WHAT YOU HAVE TO DO: Return every line from the one with "export SYNTH_ARGS = -nofsm -noshare" through the one with "Word-level counts from", inclusive, exactly as it appears below.

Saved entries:
BEGIN
[src/design/packed_max_register_file_top_defines.svh]
// Assertion macros for the packed maximum register file.
// Included by modules that carry concurrent checks; no other dependencies.
`ifndef PACKED_MAX_REGISTER_FILE_TOP_DEFINES_SVH
`define PACKED_MAX_REGISTER_FILE_TOP_DEFINES_SVH

`ifndef NO_ASSERTIONS
`define PMRF_ASSERT(label, clk, rst, prop, msg) \
   label: assert property (@(posedge clk) disable iff (rst) prop) else $error(msg);
`define PMRF_ASSERT_NEXT(label, clk, rst, ante, cons, msg) \
   label: assert property (@(posedge clk) disable iff (rst) (ante) |=> (cons)) else $error(msg);
`else
`define PMRF_ASSERT(label, clk, rst, prop, msg)
`define PMRF_ASSERT_NEXT(label, clk, rst, ante, cons, msg)
`endif

`endif

[src/design/pmrf_pkg.sv]
// Shared constants, operation codes and transaction types of the packed
// maximum register file. No dependencies.
package pmrf_pkg;

   localparam int NUM_REGISTERS = 1024;
   localparam int REG_BITS      = 5;
   localparam int REGS_PER_WORD = 6;
   localparam int WORD_BITS     = REG_BITS * REGS_PER_WORD;
   localparam int NUM_WORDS     = (NUM_REGISTERS + REGS_PER_WORD - 1) / REGS_PER_WORD;
   localparam int ADDR_BITS     = $clog2(NUM_WORDS);
   localparam int POS_BITS      = 10;
   localparam int WIDX_BITS     = 8;
   localparam int FUNC_BITS     = 3;
   localparam int SEL_BITS      = $clog2(REGS_PER_WORD);

   // floor(pos / 6) as (pos * 683) >> 12, exact over the full 10-bit position range
   localparam int DIV6_MULT     = 683;
   localparam int DIV6_SHIFT    = 12;
   localparam int PROD_BITS     = POS_BITS + 10;

   typedef enum logic [FUNC_BITS-1:0] {
      FUNC_READ_REG   = 3'd0,
      FUNC_WRITE_REG  = 3'd1,
      FUNC_UPDATE_MAX = 3'd2,
      FUNC_MERGE_WORD = 3'd3,
      FUNC_WRITE_WORD = 3'd4,
      FUNC_READ_WORD  = 3'd5
   } func_type;

   typedef struct packed {
      logic [FUNC_BITS-1:0] func;
      logic [POS_BITS-1:0]  position;
      logic [REG_BITS-1:0]  value;
      logic [WIDX_BITS-1:0] word_index;
      logic [WORD_BITS-1:0] word_data;
   } req_type;

   typedef struct packed {
      logic [REG_BITS-1:0]  reg_value;
      logic                 updated;
      logic [WORD_BITS-1:0] word_out;
      logic                 error;
   } rsp_type;

   typedef struct packed {
      func_type             func;
      logic [ADDR_BITS-1:0] addr;
      logic [SEL_BITS-1:0]  sel;
      logic [REG_BITS-1:0]  value;
      logic [WORD_BITS-1:0] word_data;
      logic                 error;
   } dec_type;

   typedef struct packed {
      logic                 en;
      logic [ADDR_BITS-1:0] addr;
      logic [WORD_BITS-1:0] data;
   } store_wr_type;

endpackage

[src/design/pmrf_modify.sv]
// Read-modify-write datapath: field select, update-if-greater and merge.
// Depends on pmrf_pkg.
module pmrf_modify (
   input  pmrf_pkg::dec_type                dec,
   input  logic [pmrf_pkg::WORD_BITS-1:0]   cur_word,
   output logic                             wr_en,
   output logic [pmrf_pkg::WORD_BITS-1:0]   new_word,
   output pmrf_pkg::rsp_type                rsp
);
   import pmrf_pkg::*;

   logic [REGS_PER_WORD-1:0][REG_BITS-1:0] cur_f;
   logic [REGS_PER_WORD-1:0][REG_BITS-1:0] data_f;
   logic [REGS_PER_WORD-1:0][REG_BITS-1:0] set_f;
   logic [REGS_PER_WORD-1:0][REG_BITS-1:0] max_f;
   logic [REG_BITS-1:0]                    field;

   assign cur_f  = cur_word;
   assign data_f = dec.word_data;
   assign field  = cur_f[dec.sel];

   always_comb begin
      set_f          = cur_f;
      set_f[dec.sel] = dec.value;
      for (int j = 0; j < REGS_PER_WORD; j++) begin
         max_f[j] = (cur_f[j] < data_f[j]) ? data_f[j] : cur_f[j];
      end
   end

   always_comb begin
      wr_en    = 1'b0;
      new_word = cur_word;
      rsp      = '0;
      if (dec.error) begin
         rsp.error = 1'b1;
      end else begin
         case (dec.func)
            FUNC_READ_REG: begin
               rsp.reg_value = field;
               rsp.word_out  = cur_word;
            end
            FUNC_WRITE_REG: begin
               wr_en         = 1'b1;
               new_word      = set_f;
               rsp.reg_value = dec.value;
               rsp.word_out  = set_f;
            end
            FUNC_UPDATE_MAX: begin
               if (field < dec.value) begin
                  wr_en         = 1'b1;
                  new_word      = set_f;
                  rsp.updated   = 1'b1;
                  rsp.reg_value = dec.value;
                  rsp.word_out  = set_f;
               end else begin
                  rsp.reg_value = field;
                  rsp.word_out  = cur_word;
               end
            end
            FUNC_MERGE_WORD: begin
               wr_en        = 1'b1;
               new_word     = max_f;
               rsp.word_out = max_f;
            end
            FUNC_WRITE_WORD: begin
               wr_en        = 1'b1;
               new_word     = dec.word_data;
               rsp.word_out = dec.word_data;
            end
            FUNC_READ_WORD: begin
               rsp.word_out = cur_word;
            end
            default: begin
               rsp = '0;
            end
         endcase
      end
   end

endmodule

[config.mk]
export PLATFORM = sky130hd
export DESIGN_NAME = pmrf_modify
export DESIGN_NICKNAME = d
export VERILOG_FILES = /design/src/design/packed_max_register_file_top_defines.svh /design/src/design/pmrf_pkg.sv /design/src/design/pmrf_modify.sv
export SDC_FILE = /design/constraint.sdc
export NUM_CORES = 1
export LEC_CHECK = 0
export ABC_AREA = 1
export BUFFER_PORTS_ARGS = -buffer_cell sky130_fd_sc_hd__buf_2
export CORE_MARGIN = 2
export CORE_UTILIZATION = 40
export DETAILED_ROUTE_END_ITERATION = 6
export PLACE_DENSITY = 0.68
export RECOVER_POWER = 100
export SETUP_SLACK_MARGIN = 0.02
export SLEW_MARGIN = 5
export SYNTH_ARGS = -nofsm -noshare
export SYNTH_HDL_FRONTEND = slang
export SYNTH_SLANG_ARGS = --single-unit
[constraint.sdc]
create_clock -name vclk -period 7.7
set_input_delay 0.77 -clock vclk [all_inputs]
set_output_delay 0.77 -clock vclk [all_outputs]
set_load 0.005 [all_outputs]
Word-level counts from Yosys, hierarchy flattened
Index checks and enable logic that the tools add are counted.
{"block": "classes", "mux": 23, "n_lt_le_gt_ge": 9, "n_reduce_logical": 4, "n_eq_ne": 5}
{"operator": "one-hot mux 30 bit (5 select lines)", "n": 1}
{"operator": "one-hot mux 30 bit (4 select lines)", "n": 1}
{"operator": "2-to-1 mux 30 bit", "n": 2}
{"operator": "2-to-1 mux 5 bit", "n": 9}
{"operator": "2-to-1 mux 36 bit", "n": 1}
{"operator": "less-than comparator 5 bit", "n": 7}
{"operator": "bitwise mux 30 bit", "n": 1}
{"operator": "binary-select mux 5 bit (select 3 bit)", "n": 1}
{"operator": "demux 5 bit (select 3 bit)", "n": 1}
{"operator": "one-hot mux 5 bit (3 select lines)", "n": 1}
{"operator": "equality test 3 x 2 -> 1 bit (second input constant)", "n": 2}
{"operator": "equality test 3 bit (second input constant)", "n": 2}
{"operator": "less-than comparator 3 x 4 -> 1 bit (second input constant)", "n": 1}
{"operator": "2-to-1 mux 1 bit", "n": 4}
{"operator": "equality test 3 x 1 -> 1 bit (second input constant)", "n": 1}
{"operator": "greater-or-equal comparator 3 x 1 -> 1 bit (second input constant)", "n": 1}
{"operator": "logical NOT 3 bit", "n": 1}
{"operator": "OR reduction 3 bit", "n": 1}
{"operator": "one-hot mux 1 bit (2 select lines)", "n": 1}
{"operator": "OR reduction 2 bit", "n": 1}
{"operator": "logical AND 1 bit", "n": 1}
{"block": "totals", "output_inout_bits": 68, "reg_bits": 0, "wordCells": 41}

Depth between registers and ports, before layout
Gate-level depths: netlist of the first run.
{"block": "logic_depth", "word_depth": 8, "depth_mapped": 18}

Worst setup path before layout of the first run
OpenSTA, ideal clock, no wires.
{"block": "synth_path", "path_type": "in2out", "startpoint": "input port dec[38] in the netlist's numbering", "endpoint": "output port rsp[16] in the netlist's numbering", "required_ns": 6.930, "arrival_ns": 2.889, "n_path_buf": 2, "setup_slack_ns": 4.041, "path_stages": 16, "path_cell_list": "inv_1 nor2_1 nand2_1 clkbuf_1 inv_1 a22oi_1 o211ai_1 ha_1 a21oi_1 o21a_1 clkbuf_1 nand3_1 nand3_1 nand3_1 nand2_1 inv_1"}
{"item": "start, declared", "line_no": "pmrf_modify.sv:4", "text": "input pmrf_pkg::dec_type dec,"}
{"item": "end, declared", "line_no": "pmrf_modify.sv:8", "text": "output pmrf_pkg::rsp_type rsp"}

==> metrics.md, run 1 <==
| Metric | Value |
|---|---|
| Outcome | `finished, violations left` |
| Failing checks | `capacitance limit, slew limit` |
| Clkbuf count | `0` |
| Worst Setup Path Type | `in2out` |
| Commonest cells post-synth | `nand2_1 (248), nand3_1 (116), inv_1 (115)` |
| Die X-Extent | `101 um` |
| RSZ-0062 raised after global routing | `false` |
| Fin Hold WS | `1880 ps` |
| Gate power share | `100.0%` |
| Die Y | `101 um` |
| Synth top area share | `24.6%` |
| Routability cong. | `0.961` |
| HPWL after DPL | `10.8 mm` |
| Congestion Overflow GR | `0` |
| Final ANT Viol Nets | `0` |
| FF+latch count | `0` |
| Total power | `0.304 mW` |
| I/O Pins | `148` |
| CP max stage cell | `clkbuf_1` |
| CP delay by family, top | `buffers and inverters` |
| Syn avg cell area | `4.66 um2` |
| Hold Path Origin | `cur_word[19]` |
| CTS resizes | `0` |
| Hold path depth | `4` |
| Count leader, synth | `nand2_1` |
| Cell area after layout | `0.00444 mm2` |
| Setup Total Neg Slack | `0 ps` |
| Max-cap violations | `1` |
| # DRC | `0` |
| CP bufs+invs | `3` |
| DR vias | `5,482` |
| Routed vias/inst | `5.33` |
| Fillers | `1,117` |
| First-pass GRT wire length | `23.4 mm` |
| Initial antenna violation count | `1` |
| Hold_buf cts | `0` |
| Number of global-route vias before repair | `4,700` |
| Clock power share | `0%` |
| Drt wl/cell | `14.1 um` |
| Nets | `1,027` |
| Rel. slew slack | `-0.435%` |
| Crit start category | `input port` |
| Largest net degree at the start of global routing | `51` |
| Pwr dens | `68.4 mW/mm2` |
| Internal | `0.103 mW` |
| Worst setup path start | `dec[37]` |
| GRT Total Usage | `27.7%` |
| FP Rows | `35` |
| Iter 0 DRT Violations | `515` |
| Multi-input gate area | `0.00315 mm2` |
| Placed cell area | `0.00449 mm2` |
| CP Capture Type | `output port` |
| Yosys top cell by area | `nand2_1` |
| Worst Tran Pin Value | `1510 ps` |
| WHS Endpoint | `new_word[19]` |
| Final setup fails | `0` |
| Final worst-path cycle share | `71.1%` |
| VDD IR max | `0.0390 mV` |
| Setup bufs post-CTS | `0` |
| Post-Synthesis Cell Area | `0.00378 mm2` |
| Leak | `2.71 nW` |
| PortBufs | `140` |
| WP data required | `6930 ps` |
| Distinct cell type count after synthesis | `27` |
| Syn Nets | `919` |
| Register Area | `0 um2` |
| Seq pwr share | `0%` |
| Slew Viols, Final | `31` |
| Initial core utilization | `41.1%` |
| Total of warnings raised by yosys | `0` |
| Core footprint | `0.00920 mm2` |
| Max Fanout on Critical Path | `31` |
| Pre-antenna DRT Iters | `5` |
| Layout cells sized above 1 | `13.0%` |
| Synth Instances | `811` |
| Min Tclk post-route | `5470 ps` |
| Area growth syn-to-layout | `17.6%` |
| Fin. Hold Viols | `0` |
| Top cells by area, synth | `nand2_1 (25%), nand3_1 (15%), inv_1 (11%)` |
| Critical-path cell list | `buf_2 > nor2_1 > nand2_1 > o22ai_1 > a21oi_1 > o211ai_1 > ha_1 > a21oi_1 > o21a_1 > clkbuf_1 > nand3_1 > nand2_1 > nand2_1 > a21oi_1 > clkbuf_1` |
| F_max | `0.183 GHz` |
| Sw frac | `66.0%` |
| Worst path max stage delay | `1090 ps` |
| CP Data Arrival Time | `4700 ps` |
| DIE AREA | `0.0102 mm2` |
| Switch Pwr | `0.201 mW` |
| Sequential area share after synthesis | `0%` |
| Final wirelength | `14.5 mm` |
| Worst hold-check path type | `in2out` |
END
RESPONSE TO THIS TASK:
export SYNTH_ARGS = -nofsm -noshare
export SYNTH_HDL_FRONTEND = slang
export SYNTH_SLANG_ARGS = --single-unit
[constraint.sdc]
create_clock -name vclk -period 7.7
set_input_delay 0.77 -clock vclk [all_inputs]
set_output_delay 0.77 -clock vclk [all_outputs]
set_load 0.005 [all_outputs]
Word-level counts from Yosys, hierarchy flattened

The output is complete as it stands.